龍神と三熱の苦

 三熱の苦とは、仏教において竜が受けるとされる三つの苦を指す。有名な源信の往生要集の中にも「竜衆は三熱の苦を受けて昼夜に休むことなし」とある。さて、その三つの苦とは、熱風や熱砂で身を焼かれること、悪風により住居や衣服が奪われること、金翅鳥に食われることの三つだ。金翅鳥はガルダのことで、翼間長が336万里(※)にもなると言う伝説の大鳥で口から火を吹き龍を食うとされ、一部では梵天の化身ともされる。元々の三熱の苦は畜生界で龍や蛇が受ける苦難とされていたが、日本では龍神にもその影響があると考えられていた。

 仏教で最も有名な龍神と言えば護法の神である八大龍王であろうが、仏道修行に勤める龍王は三熱の苦を受けないと伝えられている。しかし、仏教の修行をしない龍王については三熱の苦を受けるとされており、これらの非法行の龍王は人々が善い行いをしないと五穀を実らせなくするなどの災いをもたらすとされる。真言宗の龍王講式という降雨祈願の術式では、僧侶の祈祷によって龍神の三熱の苦を取り除くことの返礼として降雨をお願いする形式をとっている。人の、もとい神の足元を見るとは中々いい度胸だとも思うが、非法行の龍王にとってこれが仏縁となれば善いことだろう。

 水を司るとされる龍神への祈りは干魃のときの雨乞いの儀式が多く伝わっている。逆に水害時の止雨の祈りに大掛かりな儀式がされたとは寡聞にして知らない。これは干魃は日照りが続き困っても儀式の準備は出来るが、水害については特に天気予報が未発達だった昔においては突然起きるものであるから儀式の準備をする間が無かったからだと思われる。水害時には、差し当たり龍神に限らず被災者自身の信仰する神仏であったり避難先の寺社の神仏に止雨を祈ることが多かったようだ。古い寺社は長年の間に起きた様々な災害にあっても残って来たのだから、地域のより安全な場所に建っている可能性が高く避難場所としてはうってつけだ。長年の水害に耐えてきた寺社の主に祈りたくなる気持ちはよく分かる。また、観音経の影響もあって水難にあっても助けてくれるとされる観音菩薩に祈る人も多い。

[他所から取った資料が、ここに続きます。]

### config.mk
export PLATFORM = sky130hd
export DESIGN_NAME = asrr_rx
export DESIGN_NICKNAME = d
export VERILOG_FILES = /design/src/rtl/asrr_pkg.sv /design/src/rtl/asrr_rx.sv
export SDC_FILE = /design/constraint.sdc
export NUM_CORES = 1
export LEC_CHECK = 0
export ABC_AREA = 1
export BUFFER_PORTS_ARGS = -buffer_cell sky130_fd_sc_hd__clkbuf_2
export CORE_MARGIN = 2
export CORE_UTILIZATION = 57
export DETAILED_ROUTE_END_ITERATION = 6
export MAX_ROUTING_LAYER = met4
export PLACE_DENSITY = 0.8
export SYNTH_ARGS = -nofsm -noshare
export SYNTH_HDL_FRONTEND = slang
export SYNTH_SLANG_ARGS = --single-unit
### constraint.sdc
create_clock -name clk -period 2.4 [get_ports clk]
set_input_delay 0.36 -clock clk [delete_from_list [all_inputs] [get_ports clk]]
set_output_delay 0.36 -clock clk [all_outputs]
set_load 0.01 [all_outputs]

 実際のところ、祈ったところで雨が降ったり止んだりする訳では無いが、物理的に出来る対策をしつくした時は不安でイライラしがちであり、祈ることによって精神を安定させる効果はあるだろうし、落ち着けば良いアイデアが浮かぶかも知れず、また極限状態で人倫を守るのにも役立つだろう。八大龍王は護法の神であり、祈る人が仏道から外れないようにしてくれているとも解釈出来る。


(※)地域や時代で里が一体どの程度の長さなのか変わるが漢語の仏典が書かれた頃の一般的な1里はおよそ400〜500mだろうと思われる。1里を400mで考えても金翅鳥の翼間長は134万kmほどとなる。